──────── DATA EXCERPTS

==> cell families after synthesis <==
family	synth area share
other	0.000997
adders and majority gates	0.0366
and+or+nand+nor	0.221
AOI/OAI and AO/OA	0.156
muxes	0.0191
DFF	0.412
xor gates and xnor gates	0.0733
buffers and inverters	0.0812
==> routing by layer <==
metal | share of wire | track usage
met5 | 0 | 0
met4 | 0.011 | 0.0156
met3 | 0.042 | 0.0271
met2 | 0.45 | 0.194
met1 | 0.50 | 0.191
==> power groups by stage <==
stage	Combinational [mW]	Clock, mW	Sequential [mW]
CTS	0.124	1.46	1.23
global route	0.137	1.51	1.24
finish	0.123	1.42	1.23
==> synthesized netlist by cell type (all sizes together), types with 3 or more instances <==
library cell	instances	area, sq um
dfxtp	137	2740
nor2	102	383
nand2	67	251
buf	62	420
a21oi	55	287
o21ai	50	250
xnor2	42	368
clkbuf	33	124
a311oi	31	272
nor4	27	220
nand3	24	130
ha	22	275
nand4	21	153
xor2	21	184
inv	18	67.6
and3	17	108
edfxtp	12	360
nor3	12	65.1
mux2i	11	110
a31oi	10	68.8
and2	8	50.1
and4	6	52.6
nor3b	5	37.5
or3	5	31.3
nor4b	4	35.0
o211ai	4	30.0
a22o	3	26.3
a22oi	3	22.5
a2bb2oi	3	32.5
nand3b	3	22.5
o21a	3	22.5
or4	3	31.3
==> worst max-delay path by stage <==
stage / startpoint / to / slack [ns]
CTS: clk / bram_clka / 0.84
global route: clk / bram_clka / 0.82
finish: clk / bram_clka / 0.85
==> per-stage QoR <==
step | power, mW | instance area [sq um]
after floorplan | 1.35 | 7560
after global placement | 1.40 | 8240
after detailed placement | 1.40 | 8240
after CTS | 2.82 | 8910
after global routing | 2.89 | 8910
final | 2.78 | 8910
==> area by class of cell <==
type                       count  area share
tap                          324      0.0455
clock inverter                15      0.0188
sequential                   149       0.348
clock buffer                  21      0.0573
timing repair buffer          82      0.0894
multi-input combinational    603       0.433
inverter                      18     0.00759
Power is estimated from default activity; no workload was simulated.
## ./design.v

```verilog
`timescale 1ns / 1ps
module Clock(clk, reset, clk1, clk2);
input clk, reset;
output clk1, clk2;
reg clk1, clk2;
reg [24:0] counter1, counter2;
initial
begin
	counter1 <= 0; clk1 <= 0;
	counter2 <= 0; clk2 <= 0;
end
always@(posedge reset or posedge clk)
begin
    if (reset == 1'b1)
        begin
            clk1 <= 0;
				clk2 <= 0;
            counter1 <= 0;
				counter2 <= 0;
        end
    else
        begin
            counter1 <= counter1 + 1;
				counter2 <= counter2 + 1;
            if ( counter1 == 25)
                begin
                    counter1 <= 0;
                    clk1 <= ~clk1;
                end
				if ( counter2 == 10000)
                begin
                    counter2 <= 0;
                    clk2 <= ~clk2;
                end
        end
end
endmodule   
`timescale 1ns / 1ps
module counter(clk2, reset, sec_chuc, sec_dv, min_chuc, min_dv, hour_chuc, hour_dv);
input clk2, reset;
output reg [3:0]sec_chuc, sec_dv, min_chuc, min_dv, hour_chuc, hour_dv;
reg [7:0] sec_o, min_o, hour_o;
initial begin
sec_chuc=0; sec_dv=0; min_chuc=0; min_dv=0; hour_chuc=0; hour_dv=0;
sec_o=0; min_o=0; hour_o=0;
end
always @ (posedge clk2 or posedge reset) begin
	if (reset) begin 
		sec_chuc=0; sec_dv=0; min_chuc=0; min_dv=0; hour_chuc=0; hour_dv=0;
		sec_o=0; min_o=0; hour_o=0;
	end
	else begin
		if(sec_o == 60) begin
			sec_chuc = 0; sec_dv=0; sec_o=0;
		end
		else begin
			if (sec_o>=50) begin sec_chuc = 5; sec_dv = sec_o - 50; end
			else if (sec_o>=40) begin sec_chuc = 4; sec_dv = sec_o - 40; end
			else if (sec_o>=30) begin sec_chuc = 3; sec_dv = sec_o - 30; end
			else if (sec_o>=20) begin sec_chuc = 2; sec_dv = sec_o - 20; end
			else if (sec_o>=10) begin sec_chuc = 1; sec_dv = sec_o - 10; end
			else begin sec_chuc = 0; sec_dv = sec_o; end
		end
		if(min_o == 60) begin
			min_chuc = 0; min_dv=0; min_o=0;
		end
		else begin
			if (min_o>=50) begin min_chuc = 5; min_dv = min_o - 50; end
			else if (min_o>=40) begin min_chuc = 4; min_dv = min_o - 40; end
			else if (min_o>=30) begin min_chuc = 3; min_dv = min_o - 30; end
			else if (min_o>=20) begin min_chuc = 2; min_dv = min_o - 20; end
			else if (min_o>=10) begin min_chuc = 1; min_dv = min_o - 10; end
			else begin min_chuc = 0; min_dv = min_o; end
		end
		if(hour_o == 24) begin
			hour_chuc = 0; hour_dv=0; hour_o=0;
		end
		else begin
			if (hour_o>=20) begin hour_chuc = 2; hour_dv = hour_o - 20; end
			else if (hour_o>=10) begin hour_chuc = 1; hour_dv = hour_o - 10; end
			else begin hour_chuc = 0; hour_dv = hour_o; end
		end
		sec_o = sec_o +1;
		if (sec_o==60) begin min_o = min_o +1; end
		if (min_o==60) begin hour_o = hour_o +1; end
	end
end
endmodule
`timescale 1ns / 1ps
module tm1638 (clk1, reset, stb, dio, sclk, data_check, sec_chuc, sec_dv, min_chuc, min_dv, hour_chuc, hour_dv);
input clk1, reset;
output reg stb, dio, sclk;
output reg [7:0] data_check;
input [3:0] sec_chuc, sec_dv, min_chuc, min_dv, hour_chuc, hour_dv;
wire [7:0] sseg1, sseg2, sseg3, sseg4, sseg5, sseg6;
function [7:0] decode_sseg1;
	input [3:0] sec_chuc;
		case(sec_chuc)
			4'd0: decode_sseg1 = 8'h3f;
			4'd1: decode_sseg1 = 8'h06;
			4'd2: decode_sseg1 = 8'h5b;
			4'd3: decode_sseg1 = 8'h4f;
			4'd4: decode_sseg1 = 8'h66;
			4'd5: decode_sseg1 = 8'h6d;
			4'd6: decode_sseg1 = 8'h7d;
			4'd7: decode_sseg1 = 8'h07;
			4'd8: decode_sseg1 = 8'h7f;
			4'd9: decode_sseg1 = 8'h6f;
        endcase
endfunction
function [7:0] decode_sseg2;
	input [3:0] sec_dv;
		case(sec_dv)
			4'd0: decode_sseg2 = 8'h3f;
			4'd1: decode_sseg2 = 8'h06;
			4'd2: decode_sseg2 = 8'h5b;
			4'd3: decode_sseg2 = 8'h4f;
			4'd4: decode_sseg2 = 8'h66;
			4'd5: decode_sseg2 = 8'h6d;
			4'd6: decode_sseg2 = 8'h7d;
			4'd7: decode_sseg2 = 8'h07;
			4'd8: decode_sseg2 = 8'h7f;
			4'd9: decode_sseg2 = 8'h6f;
        endcase
endfunction
function [7:0] decode_sseg3;
	input [3:0] min_chuc;
		case(min_chuc)
			4'd0: decode_sseg3 = 8'h3f;
			4'd1: decode_sseg3 = 8'h06;
			4'd2: decode_sseg3 = 8'h5b;
			4'd3: decode_sseg3 = 8'h4f;
			4'd4: decode_sseg3 = 8'h66;
			4'd5: decode_sseg3 = 8'h6d;
			4'd6: decode_sseg3 = 8'h7d;
			4'd7: decode_sseg3 = 8'h07;
			4'd8: decode_sseg3 = 8'h7f;
			4'd9: decode_sseg3 = 8'h6f;
        endcase
endfunction
function [7:0] decode_sseg4;
	input [3:0] min_dv;
		case(min_dv)
			4'd0: decode_sseg4 = 8'h3f;
			4'd1: decode_sseg4 = 8'h06;
			4'd2: decode_sseg4 = 8'h5b;
			4'd3: decode_sseg4 = 8'h4f;
			4'd4: decode_sseg4 = 8'h66;
			4'd5: decode_sseg4 = 8'h6d;
			4'd6: decode_sseg4 = 8'h7d;
			4'd7: decode_sseg4 = 8'h07;
			4'd8: decode_sseg4 = 8'h7f;
			4'd9: decode_sseg4 = 8'h6f;
        endcase
endfunction
function [7:0] decode_sseg5;
input [3:0] hour_chuc;
 case (hour_chuc)
		4'd0: decode_sseg5 = 8'h3f;
		4'd1: decode_sseg5 = 8'h06;
		4'd2: decode_sseg5 = 8'h5b;
		4'd3: decode_sseg5 = 8'h4f;
		4'd4: decode_sseg5 = 8'h66;
		4'd5: decode_sseg5 = 8'h6d;
		4'd6: decode_sseg5 = 8'h7d;
		4'd7: decode_sseg5 = 8'h07;
		4'd8: decode_sseg5 = 8'h7f;
		4'd9: decode_sseg5 = 8'h6f;
	endcase
endfunction
function [7:0] decode_sseg6;
	input [3:0] hour_dv;
		case(hour_dv)
			4'd0: decode_sseg6 = 8'h3f;
			4'd1: decode_sseg6 = 8'h06;
			4'd2: decode_sseg6 = 8'h5b;
			4'd3: decode_sseg6 = 8'h4f;
			4'd4: decode_sseg6 = 8'h66;
			4'd5: decode_sseg6 = 8'h6d;
			4'd6: decode_sseg6 = 8'h7d;
			4'd7: decode_sseg6 = 8'h07;
			4'd8: decode_sseg6 = 8'h7f;
			4'd9: decode_sseg6 = 8'h6f;
        endcase
endfunction
assign sseg1 = decode_sseg1(sec_chuc);
assign sseg2 = decode_sseg2(sec_dv);
assign sseg3 = decode_sseg3(min_chuc);
assign sseg4 = decode_sseg4(min_dv);
assign sseg5 = decode_sseg5(hour_chuc);
assign sseg6 = decode_sseg6(hour_dv);
wire [47:0]data;
assign data[0*8+7:0*8+0]=sseg1;
assign data[1*8+7:1*8+0]=sseg2;
assign data[2*8+7:2*8+0]=sseg3;
assign data[3*8+7:3*8+0]=sseg4;
assign data[4*8+7:4*8+0]=sseg5;
assign data[5*8+7:5*8+0]=sseg6;
reg [47:0] data_hold = 0;
reg [7:0] command_activate = 8'h8f;  
reg [7:0] command_mode = 8'h44;  
reg [7:0] command_addr1 = 8'hc0;  
reg [7:0] command_addr2 = 8'hc2;  
reg [7:0] command_addr3 = 8'hc4;  
reg [7:0] command_addr4 = 8'hc6;  
reg [7:0] command_addr5 = 8'hc8;  
reg [7:0] command_addr6 = 8'hca;  
integer cnt;
initial begin
	cnt = 0;
	dio = 0;
	stb = 1;
	sclk = 0;
	data_check = 0;
end
always @ (posedge clk1 or posedge reset) begin
if (reset) begin
	sclk = 1;
	stb = 1; 
	dio = 0;
	cnt = 0;
end
else begin
	if (cnt == 0) begin 
		command_mode = 8'h44; command_activate = 8'h8f; command_addr1 = 8'hc0; command_addr2 = 8'hc2; command_addr3 = 8'hc4; command_addr4 = 8'hc6; command_addr5 = 8'hc8; command_addr6 = 8'hca;
		data_hold = data;
		stb = 0;
	end
	else if ((cnt >= 1) && (cnt <= 16)) begin  
		data_check = 8'h44;
		dio = command_mode[0];
		sclk = ~sclk;
		if (sclk) begin command_mode=command_mode>>1; end
	end
	else if (cnt == 17) begin  
		data_check = 0;
		stb = 1;
	end
	else if (cnt == 18) begin  
		stb = 0;
	end
	else if ((cnt>=19) && (cnt<=34)) begin  
		data_check = 8'hc0;
		dio = command_addr1[0];
		sclk = ~sclk;
		if (sclk) begin command_addr1 = command_addr1>>1; end
	end
	else if ((cnt>=35) && (cnt<=50)) begin  
		data_check = sseg1;
		dio = data_hold[0];
		sclk = ~ sclk;
		if (sclk) begin data_hold = data_hold >>1; end
	end
	else if (cnt == 51) begin  
		data_check = 0;
		stb = 1;
	end
	else if (cnt == 52) begin  
		stb = 0;
	end
	else if ((cnt>=53) && (cnt<=68)) begin  
		data_check = 8'hc2;
		dio = command_addr2[0];
		sclk = ~sclk;
		if (sclk) begin command_addr2 = command_addr2>>1; end
	end
	else if ((cnt>=69) && (cnt<=84)) begin  
		data_check = sseg2;
		dio = data_hold[0];
		sclk = ~ sclk;
		if (sclk) begin data_hold = data_hold >>1; end
	end
	else if (cnt == 85) begin  
		data_check = 0;
		stb = 1;
	end
	else if (cnt == 86) begin  
		stb = 0;
	end
	else if ((cnt>=87) && (cnt<=102)) begin  
		data_check = 8'hc4;
		dio = command_addr3[0];
		sclk = ~sclk;
		if (sclk) begin command_addr3 = command_addr3>>1; end
	end
	else if ((cnt>=103) && (cnt<=118)) begin  
		data_check = sseg3;
		dio = data_hold[0];
		sclk = ~ sclk;
		if (sclk) begin data_hold = data_hold >>1; end
	end
	else if (cnt == 119) begin  
		data_check = 0;
		stb = 1;
	end
	else if (cnt == 120) begin  
		stb = 0;
	end
	else if ((cnt>=121) && (cnt<=136)) begin  
		data_check = 8'hc6;
		dio = command_addr4[0];
		sclk = ~sclk;
		if (sclk) begin command_addr4 = command_addr4>>1; end
	end
	else if ((cnt>=137) && (cnt<=152)) begin  
		data_check = sseg4;
		dio = data_hold[0];
		sclk = ~ sclk;
		if (sclk) begin data_hold = data_hold >>1; end
	end
	else if (cnt == 153) begin  
		data_check = 0;
		stb = 1;
	end
	else if (cnt == 154) begin  
		stb = 0;
	end
	else if ((cnt>=155) && (cnt<=170)) begin  
		data_check = 8'hc8;
		dio = command_addr5[0];
		sclk = ~sclk;
		if (sclk) begin command_addr5 = command_addr5>>1; end
	end
	else if ((cnt>=171) && (cnt<=186)) begin  
		data_check = sseg5;
		dio = data_hold[0];
		sclk = ~ sclk;
		if (sclk) begin data_hold = data_hold >>1; end
	end
	else if (cnt == 187) begin  
		data_check = 0;
		stb = 1;
	end
	else if (cnt == 188) begin  
		stb = 0;
	end
	else if ((cnt>=189) && (cnt<=204)) begin  
		data_check = 8'hca;
		dio = command_addr6[0];
		sclk = ~sclk;
		if (sclk) begin command_addr6 = command_addr6>>1; end
	end
	else if ((cnt>=205) && (cnt<=220)) begin  
		data_check = sseg6;
		dio = data_hold[0];
		sclk = ~ sclk;
		if (sclk) begin data_hold = data_hold >>1; end
	end
	else if (cnt == 221) begin  
		data_check = 0;
		stb = 1;
	end
	else if (cnt == 222) begin  
		stb = 0;
	end
	else if ((cnt>=223) && (cnt<=238)) begin  
		data_check = 8'h8f;
		dio = command_activate[0];
		sclk = ~sclk;
		if (sclk) begin command_activate = command_activate>>1; end
	end
	else if (cnt == 239) begin  
		data_check = 0;
		stb = 1;
	end
	else if (cnt == 240) begin  
		cnt = -1;
		sclk = 1;
		dio = 0;
	end
	cnt = cnt +1;
end
end
endmodule 
`timescale 1ns / 1ps
module mainblock(clk_50M, reset, dio, sclk, stb, data_check, sec_chuc, sec_dv, min_chuc, min_dv, hour_chuc, hour_dv);
input clk_50M, reset;
wire clk1, clk2;
output wire [3:0] sec_chuc, sec_dv, min_chuc, min_dv, hour_chuc, hour_dv;
output wire dio, stb, sclk;
output wire [7:0] data_check;
Clock Clock(clk_50M, reset, clk1, clk2);
tm1638 tm1638(clk1, reset, stb, dio, sclk, data_check, sec_chuc, sec_dv, min_chuc, min_dv, hour_chuc, hour_dv);
counter counter (clk2, reset, sec_chuc, sec_dv, min_chuc, min_dv, hour_chuc, hour_dv);
endmodule
```

## ./run.sh

```bash
#!/bin/bash
# OpenROAD 26Q1-2900-gdf79404cd8, Yosys 0.63+post, stock flow scripts
make -C /OpenROAD-flow-scripts/flow DESIGN_CONFIG=/design/flow/config.mk WORK_HOME=/design/flow/orfs finish
```

## ./config.mk

```make
export PLATFORM = sky130hd
export DESIGN_NAME = mainblock
export DESIGN_NICKNAME = mainblock
export VERILOG_FILES = /design/flow/design.v
export SDC_FILE = /design/flow/constraint.sdc
export NUM_CORES = 4
export LEC_CHECK = 1
export CORE_UTILIZATION = 50
```

## ./constraint.sdc

```tcl
current_design mainblock

set clk_period 4.5
set clk_io_pct 0.2

create_clock -name clk0 -period $clk_period [get_ports {clk_50M}]

set non_clock_inputs [all_inputs -no_clocks]
set_input_delay [expr $clk_period * $clk_io_pct] -clock clk0 $non_clock_inputs
set_output_delay [expr $clk_period * $clk_io_pct] -clock clk0 [all_outputs]
```

==> flow_metrics.py <==
# Auto-generated metrics
metrics = {
    "cells_and_area": {
        "nFillCells": 2290,
        "area_delta_synth_final_pct": 5.805,
        "drive_above_1_share": 0.04718,
        "final_util": 0.5382,
    },
    "synth": {
        "top_area_frac": 0.2673,
        "synth_chip_area_mm2": 0.01326,
        "ys_seq_share": 0.5148,
        "synth_cells": 1328,
        "synthFlopType": "dfrtp_1",
        "top_cells_by_area": "edfxtp_1, dfrtp_1, nand2_1",
        "edf_count": 118,
        "async_flop_share": 0.5261,
        "ys_seq_elements": 249,
        "synth_cell_types": 89,
        "avgSynthCellArea_um2": 9.981,
        "synth_area_mm2": 0.01326,
        "synth_top_cell_by_area": "edfxtp_1",
        "ys_warn_count": 3,
        "yosys_cells": 1328,
    },
    "global_routing": {
        "grt_start_max_net_pins": 87,
        "grt_usage": 0.2167,
        "antenna_found_initial": 0,
        "grt_pass1_vias": 8571,
        "grt-ovfl-total": 0,
        "grt_pass1_wl_um": 44580,
    },
    "setup_path": {
        "path_max_fanout": 5,
        "arrival_ps": 2540,
        "worst-setup-path-type": "flop to flop",
        "cp.required_ps": 4670,
        "end_kind": "flop",
        "critPathLaunchType": "flop",
    },
    "final_timing": {
        "grt_setup_unrepaired": "no",
        "fmax_ghz": 0.4216,
        "setup-violations-final": 0,
        "fin_tns_setup_ps": 0,
        "period_minus_slack_ps": 2372,
        "worstMarginPinSlew_ps": 883.6,
        "untimed_endpoints": 346,
        "slew_headroom": 0.4047,
        "hold_viol": 0,
        "unclocked_pins": 197,
        "skew_ps": 3.591,
        "whs_ps": 473.6,
        "period_used_share": 0.5271,
        "slew_violations": 0,
    },
    "floorplan": {
        "rows": 59,
        "ios": 37,
        "dieArea_mm2": 0.02717,
        "die_h_um": 164.8,
        "fp-utilization": 0.5087,
        "die_w_um": 164.8,
        "core-area_mm2": 0.02606,
    },
    "clock_tree": {
        "post_cts_buffers": 0,
        "holdBufCountCts": 0,
        "cts_resized": 0,
        "cts_buffers": 5,
        "htreeDepth": 2,
        "cts_tree": "yes",
        "clkTransAtPathRegs_ps": 60,
        "clk_path_buf_depth": 2,
        "clkLatencyLatePin_ps": 280,
        "cts_root_buffer": "clkbuf_16",
    },
    "power_and_ir_drop": {
        "max-vdd-ir-drop_uv": 180.7,
        "p_per_area_mw_per_mm2": 65.44,
        "power.leakage_nw": 5.547,
    },
    "place": {
        "hpwl_um": 19410,
        "place.gp.congestion": 0.9433,
        "port_buffers": 32,
    },
    "routing": {
        "drt_iter0_markers": 622,
        "wl_um": 27260,
        "num_vias": 9375,
        "drc": 0,
        "vias_per_cell": 5.685,
        "avgRoutedWirePerCell_um": 16.53,
        "ant_nets": 0,
        "drt_pre_antenna_iters": 5,
        "num_antenna_cells": 0,
    },
    "outcome": {
        "status": "complete, no violations",
    },
    "job": {
        "max-cap-violations": 0,
        "warnings": 46,
    },
    "worst_hold_path": {
        "hold_class": "flop to flop",
    },
}
area by class of cell:
| cell class | instances | area (um2) | share of cell area |
|---|---|---|---|
| clock buffer | 6 | 128.9 | 0.009189 |
| clock inverter | 2 | 38.79 | 0.002766 |
| inverter | 31 | 121.4 | 0.008654 |
| multi-input combinational | 979 | 6056 | 0.4318 |
| sequential | 249 | 6828 | 0.4868 |
| tap | 335 | 419.2 | 0.02989 |
| timing repair buffer | 47 | 432.9 | 0.03087 |
critical path, stage by stage (launching register included):
cell and delay, ps:
dfrtp_1 400, and3_1 220, and3_1 210, nand4_1 190, nor4_1 580, nand4_1 210
or2_2 320, xnor2_1 120
stage by stage:
stage | power (mW) | std cells | instance area (um2) | setup WS (ps)
after detailed placement | 0.5069 | 1641 | 13860 | 2121
after CTS | 0.9345 | 1649 | 14020 | 2118
after global routing | 0.9554 | 1649 | 14020 | 1952
after global placement | 0.5069 | 1641 | 13860 | 2125
final | 0.9178 | 1649 | 14020 | 2128
after floorplan | 0.4981 | 1331 | 13270 | 86.84
power breakdown:
| part | internal (mW) | switching (mW) |
|---|---|---|
| Sequential | 0.468 | 0 |
| Clock | 0.264 | 0.158 |
| Combinational | 0.00267 | 0.0254 |
| Total | 0.735 | 0.183 |
placed cells by master (no fill, tap or decap), drive strengths merged, types with 6 or more instances in the layout:
master,count
and2,55
inv,32
nand2b,36
o31ai,7
and3,22
nand4,31
nor4,27
clkdlybuf4s50,32
o21ai,72
mux2i,7
buf,15
dfrtp,129
a211oi,12
xor2,34
clkbuf,6
nor3,43
o21a,9
nor4b,6
xnor2,58
mux2,6
nand3,56
edfxtp,118
nor2,110
nand2,144
a22oi,7
nor2b,14
ha,33
a21oi,56
o311ai,6
or3,9
a31oi,13
a21boi,7
or2,10
a21o,7
o211ai,8
state kept, by name (all words and copies together), names as in the netlist, 7 cells and up:
name                     cells
counter.hour_o               8
tm1638.data_hold            47
tm1638.command_addr5         8
tm1638.command_addr2         8
tm1638.cnt                  32
tm1638.command_addr4         8
Clock.counter2              25
tm1638.command_mode          7
tm1638.command_addr3         8
tm1638.command_addr1         8
tm1638.command_addr6         8
tm1638.data_check            8
Clock.counter1              25
counter.min_o                8
counter.sec_o                8
tm1638.command_activate      8
cell families (layout without fill, tap and decap cells):
family / Yosys count / count (layout) / synth area share
xor+xnor: 92 / 92 / 0.06079
compound gates: 248 / 248 / 0.1210
fa+ha+maj: 35 / 35 / 0.03266
other cells: 1 / 4 / 0.0002829
flops: 249 / 249 / 0.5148
mux: 13 / 13 / 0.01067
simple gates: 587 / 587 / 0.2288
buf+inv: 103 / 86 / 0.03096
layer usage:
metal,up-vias,part of all wire,GRT usage,wire [um]
met5,-,0,0,0
met4,0,0.0064,0.01418,174
met3,14,0.058,0.03892,1569
met2,210,0.45,0.3170,12340
met1,4433,0.48,0.3745,13180
li1,4718,-,-,-
final timing paths:
kind                                   startpoint            endpoint  slack [ps]  cells past startpoint
worst max-delay path            Clock.counter2[2]  Clock.counter2[21]        2130                      7
worst min-delay path                   Clock.clk2          Clock.clk2         470                      1
worst max register to register  Clock.counter2[2]  Clock.counter2[21]        2130                      7
worst min register to register         Clock.clk2          Clock.clk2         470                      1
max in group asynchronous                   reset  Clock.counter2[23]        2480                      3
min in group asynchronous                   reset  Clock.counter1[19]        1220                      2
Yosys cell counts, types with 8 or more instances:
cell type	instances
nor2_1	110
inv_1	30
and3_1	22
or2_2	9
edfxtp_1	118
nor2b_1	14
o21a_1	9
nand2b_1	36
nor4_1	27
o211ai_1	8
xor2_1	34
a211oi_1	12
or3_1	8
and2_1	54
o21ai_0	71
nand2_1	142
a21oi_1	55
nor3_1	42
clkbuf_1	60
nand4_1	31
ha_1	33
xnor2_1	58
a31oi_1	13
dfrtp_1	129
nand3_1	55
Power and IR drop assume default switching activity.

────────────────

(YOUR GOAL) Looking at the entries above, copy out every line in which "mainblock" occurs.

(RESULT OF THE TASK)
module mainblock(clk_50M, reset, dio, sclk, stb, data_check, sec_chuc, sec_dv, min_chuc, min_dv, hour_chuc, hour_dv);
export DESIGN_NAME = mainblock
export DESIGN_NICKNAME = mainblock
current_design mainblock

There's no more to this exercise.